Dataset entries:
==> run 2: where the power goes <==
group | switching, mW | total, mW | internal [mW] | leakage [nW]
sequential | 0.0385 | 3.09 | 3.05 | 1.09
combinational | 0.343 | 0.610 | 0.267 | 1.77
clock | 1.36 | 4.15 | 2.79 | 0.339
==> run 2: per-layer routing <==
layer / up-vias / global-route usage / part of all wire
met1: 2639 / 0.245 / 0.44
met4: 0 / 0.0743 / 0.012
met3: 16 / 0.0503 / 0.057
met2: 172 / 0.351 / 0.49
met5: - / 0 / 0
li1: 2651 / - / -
$ cat src/rtl/pipe_scoreboard.sv
// Register scoreboard for the ID stage: one countdown per architectural register
// marks in-flight writes from variable-latency producers and drives stall/bubble.
module pipe_scoreboard #(
    parameter int NREG   = 32,
    parameter int AW     = 5,
    parameter int MAXLAT = 8,
    parameter int LATW   = 4,
    parameter int CNTW   = 32
) (
    input  logic            clk,
    input  logic            rst,
    input  logic            id_valid,
    input  logic [AW-1:0]   id_rs,
    input  logic [AW-1:0]   id_rt,
    input  logic            id_rs_used,
    input  logic            id_rt_used,
    input  logic            id_wr_ena,
    input  logic [AW-1:0]   id_wr_dst,
    input  logic [LATW-1:0] id_lat,
    input  logic            mem_stall,
    output logic            issue,
    output logic            stall_id,
    output logic            bubble_ex,
    output logic [NREG-1:0] busy_mask,
    output logic [CNTW-1:0] stall_cnt
);

    logic [LATW-1:0] cnt_q [NREG];
    logic [LATW-1:0] cnt_d [NREG];
    logic [CNTW-1:0] stall_cnt_q;
    logic [CNTW-1:0] stall_cnt_d;
    logic [LATW-1:0] lat_c;
    logic            raw_hz;
    logic            waw_hz;
    logic            hazard;

    function automatic logic [LATW-1:0] clamp_lat(input logic [LATW-1:0] l);
        if (32'(l) > MAXLAT) return LATW'(MAXLAT);
        return l;
    endfunction

    assign lat_c = clamp_lat(id_lat);

    // Register 0 is hard-wired zero, so its busy bit is forced low.
    always_comb begin
        busy_mask = '0;
        for (int r = 1; r < NREG; r++) begin
            busy_mask[r] = (cnt_q[r] != '0);
        end
    end

    assign raw_hz = (id_rs_used && busy_mask[id_rs]) || (id_rt_used && busy_mask[id_rt]);
    // A newer write must not land before an older one still in flight to the same register.
    assign waw_hz = id_wr_ena && (id_wr_dst != '0) && (cnt_q[id_wr_dst] > lat_c);
    assign hazard = raw_hz || waw_hz;

    assign issue     = id_valid && !hazard && !mem_stall;
    assign stall_id  = id_valid && (hazard || mem_stall);
    assign bubble_ex = id_valid && hazard && !mem_stall;

    // A fresh load wins over the same-cycle decrement; mem_stall freezes everything.
    always_comb begin
        for (int r = 0; r < NREG; r++) begin
            cnt_d[r] = cnt_q[r];
            if (!mem_stall) begin
                if (issue && id_wr_ena && (32'(id_wr_dst) == r) && (r != 0)) begin
                    cnt_d[r] = lat_c;
                end else if (cnt_q[r] != '0) begin
                    cnt_d[r] = cnt_q[r] - 1'b1;
                end
            end
        end
    end

    always_comb begin
        stall_cnt_d = stall_cnt_q;
        if (stall_id && (stall_cnt_q != '1)) begin
            stall_cnt_d = stall_cnt_q + 1'b1;
        end
    end

    always_ff @(posedge clk) begin
        if (rst) begin
            for (int r = 0; r < NREG; r++) begin
                cnt_q[r] <= '0;
            end
            stall_cnt_q <= '0;
        end else begin
            for (int r = 0; r < NREG; r++) begin
                cnt_q[r] <= cnt_d[r];
            end
            stall_cnt_q <= stall_cnt_d;
        end
    end

    assign stall_cnt = stall_cnt_q;

endmodule

$ cat config.mk
export PLATFORM = sky130hd
export DESIGN_NAME = pipe_scoreboard
export DESIGN_NICKNAME = d
export VERILOG_FILES = /design/src/rtl/pipe_scoreboard.sv
export SDC_FILE = /design/constraint.sdc
export NUM_CORES = 1
export LEC_CHECK = 0
export CAP_MARGIN = 20
export CORE_UTILIZATION = 50
export CTS_CLUSTER_DIAMETER = 40
export DETAILED_ROUTE_END_ITERATION = 12
export GPL_TIMING_DRIVEN = 1
export PLACE_DENSITY = 0.77
export SYNTH_ARGS = -nofsm -noshare
export SYNTH_HDL_FRONTEND = slang
export SYNTH_SLANG_ARGS = --single-unit
$ cat constraint.sdc
create_clock -name clk -period 10.55 [get_ports clk]
set_input_delay 2.6375 -clock clk [delete_from_list [all_inputs] [get_ports clk]]
set_output_delay 2.6375 -clock clk [all_outputs]
set_load 0.01 [all_outputs]
==> results of run 1 <==
## power groups by stage
stage | logic [uW] | registers (uW) | clock network (uW)
after floorplan | 1690 | 1000 | 0
after global placement | 2390 | 1150 | 0
after detailed placement | 2450 | 1140 | 0
after CTS | 2460 | 1130 | 627
after global routing | 2740 | 1170 | 654
final | 2530 | 1160 | 626
## layout make-up
class,instances,area (um2),area share (%)
Tap cell,319,399,2.92
Clock buffer,17,425,3.11
Inverter,107,403,2.95
Timing Repair Buffer,115,1070,7.84
Sequential cell,160,3200,23.5
Multi-Input combinational cell,1079,8010,58.6
Antenna cell,1,2.50,0.0183
Clock inverter,15,146,1.07
## registers in the layout (all words and copies together) (netlist names)
register,flops
cnt_q,128
stall_cnt,32
## final timing paths
path | slack [ns] | to
hold / removal | 0.52 | stall_cnt[18]$_SDFFE_PP0P_
setup / recovery | 0.82 | stall_id
hold reg to reg | 0.52 | stall_cnt[18]$_SDFFE_PP0P_
setup reg to reg | 5.70 | cnt_q[21][2]$_SDFFE_PP0P_
## critical path, cell delays in order
cell	delay, ns
buf_2	0.71
mux4_2	0.62
mux4_2	0.49
mux2_2	0.28
ha_1	0.30
nor2b_1	0.13
o21a_1	0.16
o21a_1	0.15
o21ai_0	0.39
nand3_1	0.16
nor2_1	0.37
a21oi_1	0.14
clkdlybuf4s50_1	0.53
## kinds of logic after synthesis
kind of cell             after synthesis
AO/OA/AOI/OAI                        369
XOR/XNOR                              21
adder cells (fa/ha/maj)               37
buffers and inverters                218
flip-flops                           160
multiplexers                         112
other                                  1
AND/OR/NAND/NOR                      539
## metal layers
layer	vias to the layer above	global-route usage (%)	wire length (um)
li1	5642	-	-
met2	846	54.0	18900
met3	158	9.33	5410
met4	0	18.0	2000
met1	6017	46.1	17000
met5	-	0	0
## stage by stage
step           util, %  hold WS (ns)  instances
2_1_floorplan        -         0.476       1457
3_3_place_gp      55.5         0.497       1778
3_5_place_dp      55.5         0.505       1778
4_1_cts           58.0         0.519       1810
5_1_grt           58.0         0.545       1812
6_report          58.0         0.521       1813
## placed cells by master, fill, tap and decap left out, types with 11 or more instances in the layout
master / count
nor2_1: 95
nand4_1: 47
o21ai_0: 36
nor3_1: 40
or4_1: 27
a22oi_1: 11
nand2_1: 78
a31oi_1: 41
xnor2_1: 14
inv_1: 104
mux4_2: 43
clkbuf_16: 17
and2_1: 18
a21oi_1: 89
or3_1: 31
clkdlybuf4s50_1: 87
a221oi_1: 12
o2111a_1: 11
mux2_2: 20
o31ai_1: 16
nand3_1: 59
nor4_1: 37
mux2i_1: 48
nand2b_1: 17
dfxtp_1: 160
nor3b_1: 25
a211oi_1: 26
buf_4: 24
o221a_2: 27
nor2b_1: 12
o22ai_1: 14
ha_1: 37
==> metrics.md, run 1 <==
| Metric | Value |
|---|---|
| Status | `finished, final reports clean` |
| Synth Area in Compound Gates | `22.0%` |
| Hold Crit Class | `flip-flop to flip-flop` |
| Worst-skew pair later-pin latency | `0.44 ns` |
| Port bufs | `91` |
| Core area | `23500 um2` |
| Remaining Overflow, GRT | `0` |
| RSZ-0062 raised after global routing | `false` |
| Synth Area in XOR/XNOR | `1.53%` |
| Synth Warn # | `0` |
| Starting density of the core | `51.1%` |
| Clock slew at reported path FFs | `0.07 ns` |
| Final setup vio count | `0` |
| Synth area leaders | `dfxtp_1, mux4_2, mux2i_1, ha_1, a21oi_1` |
| WL/cell | `23.9 um` |
| Via count of the routed design | `12700` |
| Synthesized area per cell | `8.26 um2` |
| Sw power | `2020 uW` |
| First-pass GRT wire length | `66900 um` |
| Final Hold Fails | `0` |
| Post-route ant nets | `0` |
| DRC violations left | `0` |
| Pre-CTS WS | `0.904 ns` |
| EDFF count, synth | `0` |
| Worst Setup SP | `id_wr_dst[0]` |
| Layout area overhead | `13.5%` |
| Total GRT Usage | `35.4%` |
| Post-CTS setup buffers | `0` |
| Slew @ Worst Pin | `1.09 ns` |
| Slew Limit Fails | `0` |
| Final Cycle Share | `92.3%` |
| Fmax | `103 MHz` |
| Clock Sinks | `160` |
| Leak Pwr | `0.00487 uW` |
| CTS tree | `done` |
| Distinct cells, synth | `80` |
| Pwr Density | `316 nW/um2` |
| Syn Inst Count | `1457` |
| Gpl congestion | `0.979` |
| Main combinational cell family by area after synthesis | `simple AND/OR/NAND/NOR gates` |
| Vias in the first global route | `11700` |
| Largest net degree at the start of global routing | `64` |
| Cell Area, Placed | `13100 um2` |
| Mux cell area share after synthesis | `14.0%` |
| Hold depth | `2` |
| Ys flop type | `dfxtp_1` |
| Share of cells above drive strength 1 | `11.9%` |
| Std-Cell Rows | `56` |
| Ys async rst share | `0%` |
| DR pass1 iterations | `6` |
| Clock Tree Buf Depth | `2` |
| Largest vdd supply drop | `144 uV` |
| Clock Skews | `0.0119 ns` |
| Max Cap Viol | `0` |
| Logic pwr share | `58.7%` |
| #FFs+latches synth | `160` |
| Adder-cell share of the synthesized area | `3.85%` |
| CP Max Fanout | `30` |
| Critical Path Sink Type | `output pin` |
| Clock Root Buffer | `clkbuf_16` |
| Count leader, synth | `dfxtp_1` |
| Drt total wl | `43300 um` |
| PostCTS Resize Cnt | `0` |
| Die Wd | `157 um` |
| Initial antenna violation count | `0` |
| WP data arrival | `7.10 ns` |
| Internal power | `2290 uW` |
| Vias/cell | `6.98` |
| Synth Area in Simple Gates | `24.9%` |
| Crit path required time | `7.91 ns` |
| Net count of the mapped netlist | `1520` |
| Fin worst setup slack | `0.816 ns` |
| Synth cell count leaders | `dfxtp_1, inv_1, nor2_1` |
| Layout Nets | `1543` |
| IO Pins | `93` |
| Top-area cell type share of the netlist area | `26.6%` |
| Post-Syn Area | `12000 um2` |
| Clock period minus worst slack | `9.73 ns` |
| Fin area | `13700 um2` |
| Filler Cell Count | `2146` |
| Synth area leader | `dfxtp_1` |
| Sequential-to-total area share from yosys stat | `26.6%` |
| HPWL Detailed | `30300 um` |
| H-tree depth | `4` |
| Part of the power in registers | `26.8%` |
| Die area | `24700 um2` |
| Hold Buf Count CTS | `0` |
| Cells on worst reg2reg path | `14` |
| Total power draw | `4310 uW` |
| Clk pwr share | `14.5%` |
| Num CTS Buffers | `17` |
| Starting DRT DRC Count | `1737` |
| Worst reg2reg startpoint | `cnt_q[18][1]$_SDFFE_PP0P_` |
| Die Span Y | `157 um` |
| Max-Slew Margin vs Limit | `27.1%` |
| TNS Setup | `0 ns` |
| Setup CP Type | `input port to output pin` |
| Crit start category | `input port` |
| Hold_sp | `stall_cnt[18]$_SDFFE_PP0P_` |
| Switch share | `46.8%` |
Note: power is estimated with default switching activity, not from simulation.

## PROBLEM:
Out of the data above, return each line where the word "constraint" can be found.

## TASK RESPONSE:
export SDC_FILE = /design/constraint.sdc
$ cat constraint.sdc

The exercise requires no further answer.